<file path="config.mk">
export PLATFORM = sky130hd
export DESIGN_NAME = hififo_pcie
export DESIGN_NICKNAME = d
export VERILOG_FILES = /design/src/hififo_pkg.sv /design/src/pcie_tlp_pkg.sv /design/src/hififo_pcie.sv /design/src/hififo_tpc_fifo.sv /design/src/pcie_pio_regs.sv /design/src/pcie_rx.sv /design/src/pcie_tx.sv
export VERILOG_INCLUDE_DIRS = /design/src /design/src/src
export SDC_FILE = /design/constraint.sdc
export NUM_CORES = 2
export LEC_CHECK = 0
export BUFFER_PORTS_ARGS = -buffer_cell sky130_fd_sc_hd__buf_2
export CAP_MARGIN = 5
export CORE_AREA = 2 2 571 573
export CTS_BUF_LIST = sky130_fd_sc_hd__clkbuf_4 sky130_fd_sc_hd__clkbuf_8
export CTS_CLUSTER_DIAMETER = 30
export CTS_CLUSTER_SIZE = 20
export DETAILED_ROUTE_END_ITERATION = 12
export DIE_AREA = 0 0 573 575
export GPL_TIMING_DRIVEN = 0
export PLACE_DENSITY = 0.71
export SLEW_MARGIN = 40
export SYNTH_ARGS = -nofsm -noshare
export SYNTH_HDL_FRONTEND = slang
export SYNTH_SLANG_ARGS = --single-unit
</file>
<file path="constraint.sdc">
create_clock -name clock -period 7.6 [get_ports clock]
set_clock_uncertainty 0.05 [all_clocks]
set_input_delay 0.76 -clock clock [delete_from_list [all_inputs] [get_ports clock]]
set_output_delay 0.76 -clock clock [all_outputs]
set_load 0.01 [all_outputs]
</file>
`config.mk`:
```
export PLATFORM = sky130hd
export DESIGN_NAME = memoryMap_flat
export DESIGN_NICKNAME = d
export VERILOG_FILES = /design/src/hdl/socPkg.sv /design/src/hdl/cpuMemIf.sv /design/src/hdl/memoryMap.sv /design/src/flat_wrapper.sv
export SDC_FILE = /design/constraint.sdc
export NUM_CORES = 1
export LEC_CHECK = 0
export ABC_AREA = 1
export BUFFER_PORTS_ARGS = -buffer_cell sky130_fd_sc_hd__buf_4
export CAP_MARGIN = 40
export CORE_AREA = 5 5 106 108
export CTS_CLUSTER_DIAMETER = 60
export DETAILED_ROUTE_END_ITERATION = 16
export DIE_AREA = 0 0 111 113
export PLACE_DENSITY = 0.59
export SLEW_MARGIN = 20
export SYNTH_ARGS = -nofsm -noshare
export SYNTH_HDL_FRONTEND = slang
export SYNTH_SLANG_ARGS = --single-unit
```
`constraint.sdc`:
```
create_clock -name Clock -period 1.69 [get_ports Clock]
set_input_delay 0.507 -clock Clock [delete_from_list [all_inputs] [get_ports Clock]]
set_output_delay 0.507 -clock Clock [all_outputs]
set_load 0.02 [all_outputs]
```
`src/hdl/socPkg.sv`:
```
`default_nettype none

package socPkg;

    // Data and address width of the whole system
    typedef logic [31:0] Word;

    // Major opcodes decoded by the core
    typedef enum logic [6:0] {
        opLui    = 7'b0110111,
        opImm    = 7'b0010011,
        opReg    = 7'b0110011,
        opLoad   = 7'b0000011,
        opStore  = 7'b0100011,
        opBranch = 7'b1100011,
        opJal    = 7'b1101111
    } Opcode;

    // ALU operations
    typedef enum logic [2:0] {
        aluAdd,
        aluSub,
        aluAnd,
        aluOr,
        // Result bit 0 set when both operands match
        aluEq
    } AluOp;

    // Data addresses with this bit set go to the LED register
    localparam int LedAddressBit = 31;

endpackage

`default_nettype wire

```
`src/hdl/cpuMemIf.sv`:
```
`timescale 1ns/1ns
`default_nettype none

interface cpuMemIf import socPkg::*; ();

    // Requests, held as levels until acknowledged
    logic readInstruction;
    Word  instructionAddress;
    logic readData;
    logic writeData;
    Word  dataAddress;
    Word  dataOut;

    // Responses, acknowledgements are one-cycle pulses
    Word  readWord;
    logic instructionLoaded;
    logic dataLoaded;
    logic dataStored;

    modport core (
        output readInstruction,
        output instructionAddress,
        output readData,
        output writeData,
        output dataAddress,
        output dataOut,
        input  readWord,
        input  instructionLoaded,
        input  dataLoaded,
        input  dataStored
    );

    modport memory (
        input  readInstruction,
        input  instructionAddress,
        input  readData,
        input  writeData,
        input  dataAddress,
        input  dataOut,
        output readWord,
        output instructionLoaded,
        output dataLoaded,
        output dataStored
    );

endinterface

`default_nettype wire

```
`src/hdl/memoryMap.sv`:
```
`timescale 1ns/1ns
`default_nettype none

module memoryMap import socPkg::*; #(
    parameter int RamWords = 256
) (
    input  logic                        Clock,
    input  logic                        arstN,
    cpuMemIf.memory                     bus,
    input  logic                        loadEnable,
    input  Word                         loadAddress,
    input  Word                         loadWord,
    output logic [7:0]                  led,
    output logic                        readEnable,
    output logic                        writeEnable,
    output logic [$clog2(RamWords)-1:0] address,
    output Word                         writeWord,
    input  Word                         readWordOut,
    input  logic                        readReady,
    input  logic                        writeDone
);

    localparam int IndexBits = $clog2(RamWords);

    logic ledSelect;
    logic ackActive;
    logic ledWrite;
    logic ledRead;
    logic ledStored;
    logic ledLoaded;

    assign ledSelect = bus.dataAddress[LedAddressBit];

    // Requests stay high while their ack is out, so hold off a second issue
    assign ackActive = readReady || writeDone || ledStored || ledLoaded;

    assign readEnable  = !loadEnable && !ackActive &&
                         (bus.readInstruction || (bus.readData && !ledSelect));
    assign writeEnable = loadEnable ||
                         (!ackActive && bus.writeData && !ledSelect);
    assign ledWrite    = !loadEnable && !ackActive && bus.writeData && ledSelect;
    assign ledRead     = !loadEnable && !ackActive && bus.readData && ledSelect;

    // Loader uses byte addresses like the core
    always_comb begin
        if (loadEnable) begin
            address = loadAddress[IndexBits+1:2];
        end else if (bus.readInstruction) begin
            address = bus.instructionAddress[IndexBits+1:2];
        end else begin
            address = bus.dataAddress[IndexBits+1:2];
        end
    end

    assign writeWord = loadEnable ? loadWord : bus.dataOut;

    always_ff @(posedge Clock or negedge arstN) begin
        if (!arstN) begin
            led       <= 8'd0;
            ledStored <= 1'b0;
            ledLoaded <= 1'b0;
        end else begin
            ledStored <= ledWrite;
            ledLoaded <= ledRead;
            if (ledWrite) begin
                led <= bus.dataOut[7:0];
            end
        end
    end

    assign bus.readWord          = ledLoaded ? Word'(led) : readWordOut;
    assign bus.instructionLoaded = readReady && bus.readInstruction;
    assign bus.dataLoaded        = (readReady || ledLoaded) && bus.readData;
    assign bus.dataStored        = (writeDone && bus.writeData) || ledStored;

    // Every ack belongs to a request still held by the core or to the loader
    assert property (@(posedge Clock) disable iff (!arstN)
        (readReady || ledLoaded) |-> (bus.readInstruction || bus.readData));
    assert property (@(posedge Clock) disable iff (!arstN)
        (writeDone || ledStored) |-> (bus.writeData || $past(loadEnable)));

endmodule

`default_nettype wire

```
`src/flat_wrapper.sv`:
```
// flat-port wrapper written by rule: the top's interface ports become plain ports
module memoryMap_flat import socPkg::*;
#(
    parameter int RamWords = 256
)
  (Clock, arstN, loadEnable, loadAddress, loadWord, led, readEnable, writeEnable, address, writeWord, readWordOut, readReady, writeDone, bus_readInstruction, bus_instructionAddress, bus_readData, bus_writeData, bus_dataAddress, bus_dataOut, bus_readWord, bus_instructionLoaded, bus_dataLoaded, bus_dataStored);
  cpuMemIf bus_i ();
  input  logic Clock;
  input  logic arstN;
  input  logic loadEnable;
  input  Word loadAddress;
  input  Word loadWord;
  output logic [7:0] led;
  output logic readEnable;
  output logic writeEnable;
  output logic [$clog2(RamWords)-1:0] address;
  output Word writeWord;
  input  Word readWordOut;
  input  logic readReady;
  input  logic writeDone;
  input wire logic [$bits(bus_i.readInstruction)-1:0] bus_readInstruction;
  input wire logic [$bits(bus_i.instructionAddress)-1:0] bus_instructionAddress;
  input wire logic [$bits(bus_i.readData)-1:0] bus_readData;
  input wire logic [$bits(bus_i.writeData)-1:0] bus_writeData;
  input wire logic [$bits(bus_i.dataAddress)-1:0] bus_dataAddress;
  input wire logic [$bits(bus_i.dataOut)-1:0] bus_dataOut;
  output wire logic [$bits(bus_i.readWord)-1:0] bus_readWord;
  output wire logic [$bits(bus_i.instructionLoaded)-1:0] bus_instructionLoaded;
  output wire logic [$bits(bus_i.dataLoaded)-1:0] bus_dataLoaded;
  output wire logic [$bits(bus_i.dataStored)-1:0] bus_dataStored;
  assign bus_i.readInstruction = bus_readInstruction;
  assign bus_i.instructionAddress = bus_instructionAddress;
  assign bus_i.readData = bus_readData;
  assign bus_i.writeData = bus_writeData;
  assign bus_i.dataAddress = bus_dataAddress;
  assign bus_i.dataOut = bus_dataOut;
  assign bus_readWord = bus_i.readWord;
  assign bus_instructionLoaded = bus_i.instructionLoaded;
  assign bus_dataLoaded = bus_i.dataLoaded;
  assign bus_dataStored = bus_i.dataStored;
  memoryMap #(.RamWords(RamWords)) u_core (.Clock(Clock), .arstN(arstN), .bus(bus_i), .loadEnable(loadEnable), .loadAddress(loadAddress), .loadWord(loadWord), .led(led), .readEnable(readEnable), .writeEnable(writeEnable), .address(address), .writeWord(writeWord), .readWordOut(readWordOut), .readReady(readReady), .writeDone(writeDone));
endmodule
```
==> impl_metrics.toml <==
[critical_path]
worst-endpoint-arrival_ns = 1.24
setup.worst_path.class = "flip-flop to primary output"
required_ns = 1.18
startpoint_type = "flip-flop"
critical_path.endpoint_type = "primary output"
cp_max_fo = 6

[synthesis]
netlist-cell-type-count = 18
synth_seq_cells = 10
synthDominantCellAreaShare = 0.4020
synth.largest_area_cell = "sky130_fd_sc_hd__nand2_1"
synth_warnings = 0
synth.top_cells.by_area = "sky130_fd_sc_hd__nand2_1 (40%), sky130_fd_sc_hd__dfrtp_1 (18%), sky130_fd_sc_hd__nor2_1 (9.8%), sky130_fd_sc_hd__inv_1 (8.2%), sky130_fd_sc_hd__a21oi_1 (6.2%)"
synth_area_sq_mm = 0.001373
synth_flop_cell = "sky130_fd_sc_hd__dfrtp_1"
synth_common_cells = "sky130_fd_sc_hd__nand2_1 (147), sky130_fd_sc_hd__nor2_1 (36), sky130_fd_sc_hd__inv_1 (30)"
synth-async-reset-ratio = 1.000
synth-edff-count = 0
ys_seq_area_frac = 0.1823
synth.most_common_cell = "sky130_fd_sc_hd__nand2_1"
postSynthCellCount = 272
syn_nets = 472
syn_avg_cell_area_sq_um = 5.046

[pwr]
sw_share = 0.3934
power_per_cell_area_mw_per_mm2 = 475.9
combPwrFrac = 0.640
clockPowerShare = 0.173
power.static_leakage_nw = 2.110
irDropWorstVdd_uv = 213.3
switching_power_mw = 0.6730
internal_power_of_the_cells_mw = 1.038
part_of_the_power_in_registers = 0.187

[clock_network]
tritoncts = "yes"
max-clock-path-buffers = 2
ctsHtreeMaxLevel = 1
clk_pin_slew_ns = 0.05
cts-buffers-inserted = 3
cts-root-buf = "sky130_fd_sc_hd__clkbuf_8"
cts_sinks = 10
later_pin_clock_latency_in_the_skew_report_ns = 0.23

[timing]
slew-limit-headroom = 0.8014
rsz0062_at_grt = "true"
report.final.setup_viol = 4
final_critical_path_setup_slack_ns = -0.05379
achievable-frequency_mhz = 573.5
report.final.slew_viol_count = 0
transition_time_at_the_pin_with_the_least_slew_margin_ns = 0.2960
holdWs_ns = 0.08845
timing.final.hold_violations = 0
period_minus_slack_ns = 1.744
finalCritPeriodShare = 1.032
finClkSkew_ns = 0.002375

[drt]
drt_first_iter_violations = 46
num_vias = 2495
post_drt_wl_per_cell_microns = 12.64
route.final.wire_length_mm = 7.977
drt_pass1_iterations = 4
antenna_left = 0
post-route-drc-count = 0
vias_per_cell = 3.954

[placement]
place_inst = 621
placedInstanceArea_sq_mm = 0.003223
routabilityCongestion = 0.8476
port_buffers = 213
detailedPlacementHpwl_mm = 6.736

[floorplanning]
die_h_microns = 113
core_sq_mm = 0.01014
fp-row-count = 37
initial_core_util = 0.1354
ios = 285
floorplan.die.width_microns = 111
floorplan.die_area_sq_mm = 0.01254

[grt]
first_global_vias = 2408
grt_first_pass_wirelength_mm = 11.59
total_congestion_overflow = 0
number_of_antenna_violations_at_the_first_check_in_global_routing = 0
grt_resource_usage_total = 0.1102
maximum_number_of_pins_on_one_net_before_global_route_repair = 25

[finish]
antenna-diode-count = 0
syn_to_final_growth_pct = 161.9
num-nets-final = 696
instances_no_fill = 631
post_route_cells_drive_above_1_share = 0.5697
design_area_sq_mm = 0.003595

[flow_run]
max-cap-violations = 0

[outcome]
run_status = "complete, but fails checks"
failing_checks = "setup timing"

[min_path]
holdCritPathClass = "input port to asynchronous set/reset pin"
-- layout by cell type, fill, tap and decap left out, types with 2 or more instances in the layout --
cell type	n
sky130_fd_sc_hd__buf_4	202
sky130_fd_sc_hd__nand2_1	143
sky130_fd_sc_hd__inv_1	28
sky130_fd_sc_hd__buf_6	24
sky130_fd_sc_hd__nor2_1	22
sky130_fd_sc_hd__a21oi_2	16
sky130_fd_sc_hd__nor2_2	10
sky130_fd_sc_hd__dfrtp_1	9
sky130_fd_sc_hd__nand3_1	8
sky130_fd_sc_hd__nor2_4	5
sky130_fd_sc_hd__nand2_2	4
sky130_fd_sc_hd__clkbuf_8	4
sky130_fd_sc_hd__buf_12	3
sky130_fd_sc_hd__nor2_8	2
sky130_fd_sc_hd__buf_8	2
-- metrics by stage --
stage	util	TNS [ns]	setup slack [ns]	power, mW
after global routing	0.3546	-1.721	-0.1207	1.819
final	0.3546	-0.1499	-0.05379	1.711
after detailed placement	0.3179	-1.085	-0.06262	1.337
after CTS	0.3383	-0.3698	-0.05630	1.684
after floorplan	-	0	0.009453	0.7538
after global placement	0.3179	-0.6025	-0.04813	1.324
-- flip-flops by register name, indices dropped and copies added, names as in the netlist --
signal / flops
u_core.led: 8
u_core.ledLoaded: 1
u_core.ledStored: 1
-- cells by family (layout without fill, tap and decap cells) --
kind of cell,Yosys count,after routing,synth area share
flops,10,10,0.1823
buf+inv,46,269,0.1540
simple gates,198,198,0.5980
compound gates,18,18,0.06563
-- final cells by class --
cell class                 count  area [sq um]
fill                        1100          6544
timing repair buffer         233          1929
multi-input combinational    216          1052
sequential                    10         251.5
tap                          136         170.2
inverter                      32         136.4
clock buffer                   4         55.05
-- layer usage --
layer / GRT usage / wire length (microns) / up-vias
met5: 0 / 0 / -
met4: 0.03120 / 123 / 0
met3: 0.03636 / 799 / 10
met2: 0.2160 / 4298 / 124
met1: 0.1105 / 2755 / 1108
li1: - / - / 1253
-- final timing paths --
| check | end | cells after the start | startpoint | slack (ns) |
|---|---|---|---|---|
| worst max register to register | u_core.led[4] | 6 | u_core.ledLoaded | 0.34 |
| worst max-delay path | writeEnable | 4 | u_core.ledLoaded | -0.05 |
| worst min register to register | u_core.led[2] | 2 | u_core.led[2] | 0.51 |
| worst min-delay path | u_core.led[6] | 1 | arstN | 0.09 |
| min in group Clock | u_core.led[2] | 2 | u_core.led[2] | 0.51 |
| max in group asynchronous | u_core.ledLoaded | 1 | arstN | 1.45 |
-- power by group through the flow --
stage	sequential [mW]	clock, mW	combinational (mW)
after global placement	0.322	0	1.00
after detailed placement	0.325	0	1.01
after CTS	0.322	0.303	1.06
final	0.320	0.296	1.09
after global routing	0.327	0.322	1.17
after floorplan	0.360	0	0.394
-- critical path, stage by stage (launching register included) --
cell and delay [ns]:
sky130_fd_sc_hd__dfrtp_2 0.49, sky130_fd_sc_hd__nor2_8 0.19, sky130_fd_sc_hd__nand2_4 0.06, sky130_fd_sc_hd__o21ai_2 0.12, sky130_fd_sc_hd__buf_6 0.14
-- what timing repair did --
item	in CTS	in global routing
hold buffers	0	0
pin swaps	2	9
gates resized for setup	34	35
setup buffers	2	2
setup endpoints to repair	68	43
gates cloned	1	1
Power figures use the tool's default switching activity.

_WORK ITEM_
Copy all lines from the listing that contain "ledRead".

_ANSWER FOR THE TASK_
    logic ledRead;
    assign ledRead     = !loadEnable && !ackActive && bus.readData && ledSelect;
            ledLoaded <= ledRead;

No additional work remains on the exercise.